ASSIGNMENT: Within the entries below, find the portion that opens with the line containing "export SYNTH_SLANG_ARGS = --single-unit" and closes with the line containing "path after synthesis**". Retype that portion exactly and only.

RECORDS PROVIDED:
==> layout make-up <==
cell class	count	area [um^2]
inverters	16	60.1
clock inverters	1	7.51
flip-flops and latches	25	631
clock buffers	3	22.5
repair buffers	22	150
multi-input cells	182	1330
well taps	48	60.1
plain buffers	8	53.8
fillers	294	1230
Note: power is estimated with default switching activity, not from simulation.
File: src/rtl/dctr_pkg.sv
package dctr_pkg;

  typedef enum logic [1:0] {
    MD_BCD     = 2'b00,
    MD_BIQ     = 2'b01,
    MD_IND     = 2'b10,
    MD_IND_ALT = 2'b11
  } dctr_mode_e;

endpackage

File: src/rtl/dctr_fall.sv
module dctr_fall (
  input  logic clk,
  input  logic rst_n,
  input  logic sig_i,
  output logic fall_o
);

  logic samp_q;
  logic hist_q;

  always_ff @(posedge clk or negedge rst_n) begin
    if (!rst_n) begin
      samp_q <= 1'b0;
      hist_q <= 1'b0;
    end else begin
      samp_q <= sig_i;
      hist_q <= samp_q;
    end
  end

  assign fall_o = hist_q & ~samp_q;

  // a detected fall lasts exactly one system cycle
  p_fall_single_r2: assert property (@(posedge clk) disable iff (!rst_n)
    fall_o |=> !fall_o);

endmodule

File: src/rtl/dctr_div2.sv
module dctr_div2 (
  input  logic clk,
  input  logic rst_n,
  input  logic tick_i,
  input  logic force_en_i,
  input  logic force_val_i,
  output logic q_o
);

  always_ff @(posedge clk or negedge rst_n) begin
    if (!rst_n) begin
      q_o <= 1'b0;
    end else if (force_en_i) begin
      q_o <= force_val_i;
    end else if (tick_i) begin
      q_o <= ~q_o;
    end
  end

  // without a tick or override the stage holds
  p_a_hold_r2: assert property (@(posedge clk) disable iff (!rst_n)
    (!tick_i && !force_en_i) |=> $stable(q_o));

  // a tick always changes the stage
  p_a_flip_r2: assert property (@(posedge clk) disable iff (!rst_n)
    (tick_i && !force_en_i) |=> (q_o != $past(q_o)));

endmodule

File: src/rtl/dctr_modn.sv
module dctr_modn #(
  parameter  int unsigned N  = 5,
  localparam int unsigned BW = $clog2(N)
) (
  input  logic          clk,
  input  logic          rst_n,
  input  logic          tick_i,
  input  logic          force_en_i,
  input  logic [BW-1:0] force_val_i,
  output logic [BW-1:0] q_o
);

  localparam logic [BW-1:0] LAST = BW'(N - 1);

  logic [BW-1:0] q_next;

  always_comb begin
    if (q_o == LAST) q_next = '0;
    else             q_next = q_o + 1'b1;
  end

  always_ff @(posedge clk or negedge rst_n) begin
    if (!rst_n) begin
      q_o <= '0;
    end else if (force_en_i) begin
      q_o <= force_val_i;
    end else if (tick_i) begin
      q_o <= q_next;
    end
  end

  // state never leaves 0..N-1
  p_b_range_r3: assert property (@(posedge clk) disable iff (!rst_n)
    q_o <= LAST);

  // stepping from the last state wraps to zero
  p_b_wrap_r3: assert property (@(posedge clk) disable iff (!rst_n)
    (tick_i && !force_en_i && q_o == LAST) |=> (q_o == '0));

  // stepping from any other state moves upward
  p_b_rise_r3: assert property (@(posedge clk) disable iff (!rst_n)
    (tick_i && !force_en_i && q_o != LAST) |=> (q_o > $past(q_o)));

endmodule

---

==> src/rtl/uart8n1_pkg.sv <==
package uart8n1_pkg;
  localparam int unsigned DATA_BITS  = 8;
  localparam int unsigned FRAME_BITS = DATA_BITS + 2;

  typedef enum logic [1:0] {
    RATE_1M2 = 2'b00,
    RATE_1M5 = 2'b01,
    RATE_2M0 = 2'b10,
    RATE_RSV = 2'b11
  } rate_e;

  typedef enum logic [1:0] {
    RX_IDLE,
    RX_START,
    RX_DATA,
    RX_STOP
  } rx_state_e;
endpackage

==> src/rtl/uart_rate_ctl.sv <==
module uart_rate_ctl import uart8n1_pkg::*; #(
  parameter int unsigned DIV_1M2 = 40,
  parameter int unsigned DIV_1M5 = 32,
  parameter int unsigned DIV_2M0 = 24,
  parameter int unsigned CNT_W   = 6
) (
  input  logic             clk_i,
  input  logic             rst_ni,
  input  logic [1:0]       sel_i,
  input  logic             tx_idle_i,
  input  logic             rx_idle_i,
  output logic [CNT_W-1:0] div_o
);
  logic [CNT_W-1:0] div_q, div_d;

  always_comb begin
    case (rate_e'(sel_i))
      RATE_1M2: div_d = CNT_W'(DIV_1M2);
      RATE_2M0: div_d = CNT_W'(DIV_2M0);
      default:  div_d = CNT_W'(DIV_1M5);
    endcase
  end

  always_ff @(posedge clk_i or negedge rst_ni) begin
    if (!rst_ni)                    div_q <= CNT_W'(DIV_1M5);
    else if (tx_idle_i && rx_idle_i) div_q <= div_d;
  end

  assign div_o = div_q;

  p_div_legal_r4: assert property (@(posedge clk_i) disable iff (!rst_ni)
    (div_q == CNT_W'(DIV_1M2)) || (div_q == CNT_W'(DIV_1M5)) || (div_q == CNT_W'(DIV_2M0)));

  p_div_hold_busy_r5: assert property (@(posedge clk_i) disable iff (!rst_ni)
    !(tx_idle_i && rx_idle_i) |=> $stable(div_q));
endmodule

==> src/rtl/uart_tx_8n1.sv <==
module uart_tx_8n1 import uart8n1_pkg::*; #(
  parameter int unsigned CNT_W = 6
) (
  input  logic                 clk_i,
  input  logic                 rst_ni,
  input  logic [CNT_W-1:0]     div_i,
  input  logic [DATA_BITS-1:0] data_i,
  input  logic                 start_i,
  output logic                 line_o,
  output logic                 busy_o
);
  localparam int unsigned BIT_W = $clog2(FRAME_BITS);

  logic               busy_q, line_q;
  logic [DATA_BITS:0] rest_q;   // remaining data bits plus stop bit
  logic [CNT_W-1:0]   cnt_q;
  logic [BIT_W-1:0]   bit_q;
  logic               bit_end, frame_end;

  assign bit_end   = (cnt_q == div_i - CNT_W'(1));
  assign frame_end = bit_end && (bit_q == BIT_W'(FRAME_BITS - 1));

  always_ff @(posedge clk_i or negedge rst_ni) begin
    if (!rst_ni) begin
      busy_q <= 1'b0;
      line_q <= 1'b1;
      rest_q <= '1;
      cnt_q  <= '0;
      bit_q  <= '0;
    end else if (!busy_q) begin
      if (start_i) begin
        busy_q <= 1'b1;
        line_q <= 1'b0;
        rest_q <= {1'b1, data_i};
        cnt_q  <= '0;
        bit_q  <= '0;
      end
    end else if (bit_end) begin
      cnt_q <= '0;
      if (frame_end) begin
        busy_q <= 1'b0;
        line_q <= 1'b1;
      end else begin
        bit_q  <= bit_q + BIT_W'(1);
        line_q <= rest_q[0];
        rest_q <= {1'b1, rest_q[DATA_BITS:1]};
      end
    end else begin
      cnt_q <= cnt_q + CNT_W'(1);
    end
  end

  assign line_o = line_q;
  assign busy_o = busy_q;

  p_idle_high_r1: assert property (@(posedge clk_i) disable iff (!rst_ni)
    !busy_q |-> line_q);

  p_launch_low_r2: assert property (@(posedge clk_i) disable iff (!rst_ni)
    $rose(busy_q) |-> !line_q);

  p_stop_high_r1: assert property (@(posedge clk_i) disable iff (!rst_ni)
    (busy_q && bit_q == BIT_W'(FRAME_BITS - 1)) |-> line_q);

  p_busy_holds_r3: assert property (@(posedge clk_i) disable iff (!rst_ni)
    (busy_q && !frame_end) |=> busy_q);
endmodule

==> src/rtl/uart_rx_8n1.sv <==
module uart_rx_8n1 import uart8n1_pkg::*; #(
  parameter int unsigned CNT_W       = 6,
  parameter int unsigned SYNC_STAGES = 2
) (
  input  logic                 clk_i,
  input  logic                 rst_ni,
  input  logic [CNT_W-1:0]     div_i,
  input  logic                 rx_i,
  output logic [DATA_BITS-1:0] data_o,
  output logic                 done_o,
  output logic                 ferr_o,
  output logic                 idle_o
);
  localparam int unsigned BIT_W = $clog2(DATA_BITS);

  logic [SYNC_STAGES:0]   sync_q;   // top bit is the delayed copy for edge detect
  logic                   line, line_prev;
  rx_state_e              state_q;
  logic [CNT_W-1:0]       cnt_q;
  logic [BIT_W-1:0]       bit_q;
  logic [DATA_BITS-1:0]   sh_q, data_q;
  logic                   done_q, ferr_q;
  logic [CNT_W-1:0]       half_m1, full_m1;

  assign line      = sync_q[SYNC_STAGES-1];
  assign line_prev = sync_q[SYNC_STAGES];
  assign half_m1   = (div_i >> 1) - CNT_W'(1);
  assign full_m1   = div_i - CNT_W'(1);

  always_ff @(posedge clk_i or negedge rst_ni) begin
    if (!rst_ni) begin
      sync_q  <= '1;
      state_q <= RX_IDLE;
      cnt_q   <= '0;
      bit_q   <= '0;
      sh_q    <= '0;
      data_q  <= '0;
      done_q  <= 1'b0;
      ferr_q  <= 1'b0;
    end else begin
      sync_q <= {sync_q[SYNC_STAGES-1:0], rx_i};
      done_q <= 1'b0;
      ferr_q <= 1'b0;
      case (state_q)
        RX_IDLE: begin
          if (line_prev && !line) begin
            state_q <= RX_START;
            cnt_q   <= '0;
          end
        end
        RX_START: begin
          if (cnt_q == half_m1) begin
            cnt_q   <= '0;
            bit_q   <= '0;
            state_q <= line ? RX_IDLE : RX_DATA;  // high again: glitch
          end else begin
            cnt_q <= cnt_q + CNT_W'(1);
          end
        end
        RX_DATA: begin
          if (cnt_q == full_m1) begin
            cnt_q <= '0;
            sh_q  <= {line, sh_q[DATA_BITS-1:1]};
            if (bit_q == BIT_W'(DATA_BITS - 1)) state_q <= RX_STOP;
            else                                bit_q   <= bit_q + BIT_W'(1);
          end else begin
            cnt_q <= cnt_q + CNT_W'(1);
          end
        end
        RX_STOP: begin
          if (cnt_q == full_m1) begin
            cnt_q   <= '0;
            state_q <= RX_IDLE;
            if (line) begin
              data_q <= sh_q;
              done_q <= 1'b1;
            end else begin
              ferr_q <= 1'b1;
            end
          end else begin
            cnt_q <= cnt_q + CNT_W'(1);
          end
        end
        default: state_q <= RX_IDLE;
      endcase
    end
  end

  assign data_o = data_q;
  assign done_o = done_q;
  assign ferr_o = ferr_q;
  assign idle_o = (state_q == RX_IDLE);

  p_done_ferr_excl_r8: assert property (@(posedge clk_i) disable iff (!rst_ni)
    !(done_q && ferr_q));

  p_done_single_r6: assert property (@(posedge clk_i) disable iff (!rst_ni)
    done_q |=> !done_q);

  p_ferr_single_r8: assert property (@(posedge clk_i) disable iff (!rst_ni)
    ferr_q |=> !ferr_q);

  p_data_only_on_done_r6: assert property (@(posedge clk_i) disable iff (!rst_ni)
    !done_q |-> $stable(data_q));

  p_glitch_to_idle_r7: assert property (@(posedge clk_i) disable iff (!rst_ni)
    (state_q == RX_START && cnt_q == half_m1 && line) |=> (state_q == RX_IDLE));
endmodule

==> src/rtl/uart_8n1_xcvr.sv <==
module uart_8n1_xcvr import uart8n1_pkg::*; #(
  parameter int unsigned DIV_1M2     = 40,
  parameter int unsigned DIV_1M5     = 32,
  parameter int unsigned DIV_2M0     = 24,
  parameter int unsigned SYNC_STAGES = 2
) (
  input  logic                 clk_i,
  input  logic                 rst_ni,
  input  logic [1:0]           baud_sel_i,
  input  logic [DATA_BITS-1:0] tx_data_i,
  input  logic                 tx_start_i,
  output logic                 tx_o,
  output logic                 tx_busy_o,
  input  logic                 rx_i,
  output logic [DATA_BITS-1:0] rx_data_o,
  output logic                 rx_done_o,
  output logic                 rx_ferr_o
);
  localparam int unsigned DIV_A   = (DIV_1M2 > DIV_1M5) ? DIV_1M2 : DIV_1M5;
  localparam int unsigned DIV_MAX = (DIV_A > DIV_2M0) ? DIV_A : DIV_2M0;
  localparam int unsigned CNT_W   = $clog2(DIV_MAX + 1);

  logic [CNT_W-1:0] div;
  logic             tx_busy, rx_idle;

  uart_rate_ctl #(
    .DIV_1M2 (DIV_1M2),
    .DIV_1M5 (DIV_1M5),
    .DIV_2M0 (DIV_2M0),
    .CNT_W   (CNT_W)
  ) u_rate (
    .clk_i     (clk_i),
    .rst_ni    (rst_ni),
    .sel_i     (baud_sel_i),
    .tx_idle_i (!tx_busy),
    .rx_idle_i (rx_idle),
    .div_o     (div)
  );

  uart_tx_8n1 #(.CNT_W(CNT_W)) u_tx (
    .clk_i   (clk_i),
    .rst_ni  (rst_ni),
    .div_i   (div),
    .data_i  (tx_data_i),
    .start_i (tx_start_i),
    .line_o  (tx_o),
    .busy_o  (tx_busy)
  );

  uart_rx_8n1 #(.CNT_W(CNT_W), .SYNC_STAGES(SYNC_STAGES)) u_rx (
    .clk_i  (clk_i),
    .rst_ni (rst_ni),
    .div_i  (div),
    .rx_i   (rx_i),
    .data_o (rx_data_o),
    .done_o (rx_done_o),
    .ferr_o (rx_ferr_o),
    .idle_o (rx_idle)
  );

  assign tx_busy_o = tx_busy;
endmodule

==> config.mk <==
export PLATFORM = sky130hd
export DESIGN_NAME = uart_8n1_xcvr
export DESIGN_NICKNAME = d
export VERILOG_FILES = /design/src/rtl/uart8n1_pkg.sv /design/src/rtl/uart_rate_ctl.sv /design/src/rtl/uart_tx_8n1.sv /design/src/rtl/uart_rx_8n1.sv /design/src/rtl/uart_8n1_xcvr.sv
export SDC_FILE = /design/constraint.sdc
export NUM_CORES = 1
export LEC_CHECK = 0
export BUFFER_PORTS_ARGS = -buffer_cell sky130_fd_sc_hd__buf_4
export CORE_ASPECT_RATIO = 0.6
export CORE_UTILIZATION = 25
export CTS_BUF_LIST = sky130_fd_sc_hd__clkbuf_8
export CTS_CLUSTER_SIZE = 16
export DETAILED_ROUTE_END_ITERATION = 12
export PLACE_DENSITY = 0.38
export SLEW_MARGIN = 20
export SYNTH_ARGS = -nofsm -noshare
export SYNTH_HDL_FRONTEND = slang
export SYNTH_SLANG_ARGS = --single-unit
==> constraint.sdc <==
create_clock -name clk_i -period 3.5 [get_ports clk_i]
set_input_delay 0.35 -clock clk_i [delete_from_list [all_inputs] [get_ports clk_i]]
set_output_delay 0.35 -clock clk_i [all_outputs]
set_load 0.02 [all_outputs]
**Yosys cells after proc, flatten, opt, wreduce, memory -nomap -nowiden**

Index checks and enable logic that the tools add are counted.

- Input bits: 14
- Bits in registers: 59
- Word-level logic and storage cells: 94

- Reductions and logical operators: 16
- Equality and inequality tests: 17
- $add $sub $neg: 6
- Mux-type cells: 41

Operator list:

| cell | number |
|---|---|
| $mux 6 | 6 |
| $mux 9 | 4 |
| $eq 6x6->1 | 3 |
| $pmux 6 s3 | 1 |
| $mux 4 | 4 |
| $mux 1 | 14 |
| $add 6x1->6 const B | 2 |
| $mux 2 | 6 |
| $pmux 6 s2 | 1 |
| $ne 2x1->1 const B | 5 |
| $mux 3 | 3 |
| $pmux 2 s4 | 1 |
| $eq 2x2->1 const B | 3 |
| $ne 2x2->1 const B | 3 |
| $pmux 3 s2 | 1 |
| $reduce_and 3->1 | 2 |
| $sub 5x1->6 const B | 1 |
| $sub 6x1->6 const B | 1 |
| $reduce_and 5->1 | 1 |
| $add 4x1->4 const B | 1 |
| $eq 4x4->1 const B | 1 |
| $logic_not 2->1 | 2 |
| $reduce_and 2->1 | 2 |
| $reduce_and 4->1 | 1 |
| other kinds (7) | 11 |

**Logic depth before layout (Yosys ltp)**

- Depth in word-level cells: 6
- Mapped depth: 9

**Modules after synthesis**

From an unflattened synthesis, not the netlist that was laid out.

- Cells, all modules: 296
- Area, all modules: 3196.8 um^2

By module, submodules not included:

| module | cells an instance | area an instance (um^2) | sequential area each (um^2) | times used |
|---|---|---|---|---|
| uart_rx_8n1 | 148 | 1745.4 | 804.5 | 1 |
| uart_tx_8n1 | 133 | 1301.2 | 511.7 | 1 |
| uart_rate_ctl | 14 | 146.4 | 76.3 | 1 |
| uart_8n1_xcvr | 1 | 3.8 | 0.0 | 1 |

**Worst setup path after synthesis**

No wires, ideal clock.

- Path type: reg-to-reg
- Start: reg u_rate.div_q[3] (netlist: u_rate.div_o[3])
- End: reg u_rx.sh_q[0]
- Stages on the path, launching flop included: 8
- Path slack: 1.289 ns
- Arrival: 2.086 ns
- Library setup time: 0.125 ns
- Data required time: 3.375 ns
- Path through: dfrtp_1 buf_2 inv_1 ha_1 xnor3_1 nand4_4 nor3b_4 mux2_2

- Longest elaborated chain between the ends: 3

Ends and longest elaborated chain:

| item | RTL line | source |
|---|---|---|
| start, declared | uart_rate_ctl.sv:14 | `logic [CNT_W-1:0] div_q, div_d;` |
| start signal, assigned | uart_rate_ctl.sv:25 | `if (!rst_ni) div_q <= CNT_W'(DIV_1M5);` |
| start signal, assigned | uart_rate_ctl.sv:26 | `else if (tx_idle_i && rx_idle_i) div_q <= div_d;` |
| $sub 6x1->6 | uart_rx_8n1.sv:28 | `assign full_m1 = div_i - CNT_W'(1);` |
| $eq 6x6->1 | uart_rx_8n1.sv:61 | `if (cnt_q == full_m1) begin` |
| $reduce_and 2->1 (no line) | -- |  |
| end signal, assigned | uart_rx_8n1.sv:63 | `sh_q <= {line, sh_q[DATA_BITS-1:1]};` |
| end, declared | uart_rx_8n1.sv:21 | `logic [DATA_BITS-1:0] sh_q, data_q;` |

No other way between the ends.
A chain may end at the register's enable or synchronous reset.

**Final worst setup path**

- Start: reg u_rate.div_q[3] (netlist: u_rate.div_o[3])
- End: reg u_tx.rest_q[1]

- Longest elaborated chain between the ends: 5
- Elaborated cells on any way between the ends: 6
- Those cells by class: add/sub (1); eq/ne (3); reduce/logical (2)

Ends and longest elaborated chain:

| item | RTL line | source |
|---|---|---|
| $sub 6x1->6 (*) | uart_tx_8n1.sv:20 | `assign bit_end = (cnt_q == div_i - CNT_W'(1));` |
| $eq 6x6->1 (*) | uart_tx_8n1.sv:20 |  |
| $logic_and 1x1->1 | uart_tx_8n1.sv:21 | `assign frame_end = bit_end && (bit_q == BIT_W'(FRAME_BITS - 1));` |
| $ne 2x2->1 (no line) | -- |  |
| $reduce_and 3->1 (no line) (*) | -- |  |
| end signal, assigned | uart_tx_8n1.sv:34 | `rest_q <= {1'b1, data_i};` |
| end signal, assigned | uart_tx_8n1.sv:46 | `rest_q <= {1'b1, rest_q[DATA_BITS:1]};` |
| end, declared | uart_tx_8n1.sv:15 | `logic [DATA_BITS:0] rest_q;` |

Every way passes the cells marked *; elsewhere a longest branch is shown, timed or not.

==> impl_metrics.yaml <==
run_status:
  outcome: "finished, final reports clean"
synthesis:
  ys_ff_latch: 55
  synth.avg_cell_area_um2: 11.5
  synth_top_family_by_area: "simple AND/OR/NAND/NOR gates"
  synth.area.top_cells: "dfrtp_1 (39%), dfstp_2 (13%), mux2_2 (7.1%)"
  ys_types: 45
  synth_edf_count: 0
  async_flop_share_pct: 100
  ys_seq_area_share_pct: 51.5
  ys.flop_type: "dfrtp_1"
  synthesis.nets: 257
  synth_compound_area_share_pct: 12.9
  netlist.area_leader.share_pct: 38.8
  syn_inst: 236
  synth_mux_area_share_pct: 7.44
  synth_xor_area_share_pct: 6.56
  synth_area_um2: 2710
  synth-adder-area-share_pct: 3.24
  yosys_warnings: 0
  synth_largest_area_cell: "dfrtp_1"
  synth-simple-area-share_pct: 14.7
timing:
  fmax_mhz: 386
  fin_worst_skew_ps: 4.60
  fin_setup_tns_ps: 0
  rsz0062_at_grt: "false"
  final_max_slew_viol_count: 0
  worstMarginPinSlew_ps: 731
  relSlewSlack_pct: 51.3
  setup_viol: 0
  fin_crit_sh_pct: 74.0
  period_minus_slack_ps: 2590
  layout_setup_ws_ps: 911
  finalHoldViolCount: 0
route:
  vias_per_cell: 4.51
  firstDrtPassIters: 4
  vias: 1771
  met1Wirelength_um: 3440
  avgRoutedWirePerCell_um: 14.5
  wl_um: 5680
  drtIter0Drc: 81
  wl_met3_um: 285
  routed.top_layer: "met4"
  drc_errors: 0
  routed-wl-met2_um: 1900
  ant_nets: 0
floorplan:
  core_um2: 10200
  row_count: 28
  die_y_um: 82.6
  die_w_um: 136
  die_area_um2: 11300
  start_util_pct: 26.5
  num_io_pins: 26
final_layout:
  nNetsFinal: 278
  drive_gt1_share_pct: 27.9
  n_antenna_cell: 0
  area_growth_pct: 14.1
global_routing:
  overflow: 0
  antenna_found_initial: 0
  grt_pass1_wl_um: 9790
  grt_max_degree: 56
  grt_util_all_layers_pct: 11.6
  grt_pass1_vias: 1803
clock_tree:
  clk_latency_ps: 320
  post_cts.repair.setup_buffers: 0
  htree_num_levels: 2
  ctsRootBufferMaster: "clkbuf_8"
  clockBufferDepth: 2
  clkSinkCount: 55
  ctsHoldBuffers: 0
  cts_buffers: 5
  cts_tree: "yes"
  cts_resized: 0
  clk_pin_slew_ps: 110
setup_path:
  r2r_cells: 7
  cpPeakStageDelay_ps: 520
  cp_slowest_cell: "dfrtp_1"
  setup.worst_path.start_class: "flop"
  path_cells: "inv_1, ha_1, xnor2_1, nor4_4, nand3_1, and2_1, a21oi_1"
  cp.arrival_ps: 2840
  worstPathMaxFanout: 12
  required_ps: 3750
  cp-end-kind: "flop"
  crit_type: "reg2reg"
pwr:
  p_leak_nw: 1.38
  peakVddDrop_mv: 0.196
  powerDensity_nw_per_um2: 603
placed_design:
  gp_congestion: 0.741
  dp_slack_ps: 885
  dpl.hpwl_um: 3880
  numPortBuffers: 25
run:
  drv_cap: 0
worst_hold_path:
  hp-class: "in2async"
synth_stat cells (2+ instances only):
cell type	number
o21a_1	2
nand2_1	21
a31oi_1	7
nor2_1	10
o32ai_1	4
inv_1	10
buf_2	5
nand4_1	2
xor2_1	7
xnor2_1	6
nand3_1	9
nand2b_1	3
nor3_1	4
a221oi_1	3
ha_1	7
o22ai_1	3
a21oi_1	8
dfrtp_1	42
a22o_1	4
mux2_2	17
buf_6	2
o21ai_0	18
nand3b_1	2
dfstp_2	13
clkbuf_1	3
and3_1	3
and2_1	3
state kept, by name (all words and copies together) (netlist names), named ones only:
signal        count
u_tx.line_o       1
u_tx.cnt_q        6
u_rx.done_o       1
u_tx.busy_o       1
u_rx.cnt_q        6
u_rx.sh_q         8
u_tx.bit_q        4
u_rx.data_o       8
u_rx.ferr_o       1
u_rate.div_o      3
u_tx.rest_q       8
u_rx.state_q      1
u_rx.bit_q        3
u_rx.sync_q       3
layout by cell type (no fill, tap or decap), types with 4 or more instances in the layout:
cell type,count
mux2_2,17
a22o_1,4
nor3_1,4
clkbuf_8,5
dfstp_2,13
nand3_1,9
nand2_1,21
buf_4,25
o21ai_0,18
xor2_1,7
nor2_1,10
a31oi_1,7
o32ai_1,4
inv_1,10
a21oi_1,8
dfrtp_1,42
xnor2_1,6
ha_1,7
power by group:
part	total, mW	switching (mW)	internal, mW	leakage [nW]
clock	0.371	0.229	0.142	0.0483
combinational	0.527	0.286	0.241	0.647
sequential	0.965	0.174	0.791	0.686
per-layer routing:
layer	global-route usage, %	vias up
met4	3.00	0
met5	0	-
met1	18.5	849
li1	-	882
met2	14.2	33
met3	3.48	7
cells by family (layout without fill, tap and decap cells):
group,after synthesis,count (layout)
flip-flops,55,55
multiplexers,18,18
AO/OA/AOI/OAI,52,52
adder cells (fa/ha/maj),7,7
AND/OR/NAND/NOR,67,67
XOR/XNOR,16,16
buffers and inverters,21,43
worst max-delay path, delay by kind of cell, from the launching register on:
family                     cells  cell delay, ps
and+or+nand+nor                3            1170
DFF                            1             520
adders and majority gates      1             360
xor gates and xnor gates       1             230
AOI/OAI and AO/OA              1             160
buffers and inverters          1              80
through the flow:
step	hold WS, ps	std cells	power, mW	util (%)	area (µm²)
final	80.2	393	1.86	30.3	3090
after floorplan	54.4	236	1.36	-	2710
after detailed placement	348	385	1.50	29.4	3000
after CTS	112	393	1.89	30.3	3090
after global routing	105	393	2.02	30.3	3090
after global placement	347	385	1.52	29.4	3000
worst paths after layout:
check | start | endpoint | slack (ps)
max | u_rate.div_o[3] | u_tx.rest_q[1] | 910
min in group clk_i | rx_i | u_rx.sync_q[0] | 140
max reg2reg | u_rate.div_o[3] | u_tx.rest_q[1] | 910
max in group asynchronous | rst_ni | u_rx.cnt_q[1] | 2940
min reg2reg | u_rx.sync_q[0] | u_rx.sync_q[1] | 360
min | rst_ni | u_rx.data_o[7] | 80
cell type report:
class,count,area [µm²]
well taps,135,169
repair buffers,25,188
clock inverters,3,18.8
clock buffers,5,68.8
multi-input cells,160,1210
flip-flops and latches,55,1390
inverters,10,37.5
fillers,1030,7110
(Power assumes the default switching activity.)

ANSWER SECTION:
export SYNTH_SLANG_ARGS = --single-unit
==> constraint.sdc <==
create_clock -name clk_i -period 3.5 [get_ports clk_i]
set_input_delay 0.35 -clock clk_i [delete_from_list [all_inputs] [get_ports clk_i]]
set_output_delay 0.35 -clock clk_i [all_outputs]
set_load 0.02 [all_outputs]
**Yosys cells after proc, flatten, opt, wreduce, memory -nomap -nowiden**

Index checks and enable logic that the tools add are counted.

- Input bits: 14
- Bits in registers: 59
- Word-level logic and storage cells: 94

- Reductions and logical operators: 16
- Equality and inequality tests: 17
- $add $sub $neg: 6
- Mux-type cells: 41

Operator list:

| cell | number |
|---|---|
| $mux 6 | 6 |
| $mux 9 | 4 |
| $eq 6x6->1 | 3 |
| $pmux 6 s3 | 1 |
| $mux 4 | 4 |
| $mux 1 | 14 |
| $add 6x1->6 const B | 2 |
| $mux 2 | 6 |
| $pmux 6 s2 | 1 |
| $ne 2x1->1 const B | 5 |
| $mux 3 | 3 |
| $pmux 2 s4 | 1 |
| $eq 2x2->1 const B | 3 |
| $ne 2x2->1 const B | 3 |
| $pmux 3 s2 | 1 |
| $reduce_and 3->1 | 2 |
| $sub 5x1->6 const B | 1 |
| $sub 6x1->6 const B | 1 |
| $reduce_and 5->1 | 1 |
| $add 4x1->4 const B | 1 |
| $eq 4x4->1 const B | 1 |
| $logic_not 2->1 | 2 |
| $reduce_and 2->1 | 2 |
| $reduce_and 4->1 | 1 |
| other kinds (7) | 11 |

**Logic depth before layout (Yosys ltp)**

- Depth in word-level cells: 6
- Mapped depth: 9

**Modules after synthesis**

From an unflattened synthesis, not the netlist that was laid out.

- Cells, all modules: 296
- Area, all modules: 3196.8 um^2

By module, submodules not included:

| module | cells an instance | area an instance (um^2) | sequential area each (um^2) | times used |
|---|---|---|---|---|
| uart_rx_8n1 | 148 | 1745.4 | 804.5 | 1 |
| uart_tx_8n1 | 133 | 1301.2 | 511.7 | 1 |
| uart_rate_ctl | 14 | 146.4 | 76.3 | 1 |
| uart_8n1_xcvr | 1 | 3.8 | 0.0 | 1 |

**Worst setup path after synthesis**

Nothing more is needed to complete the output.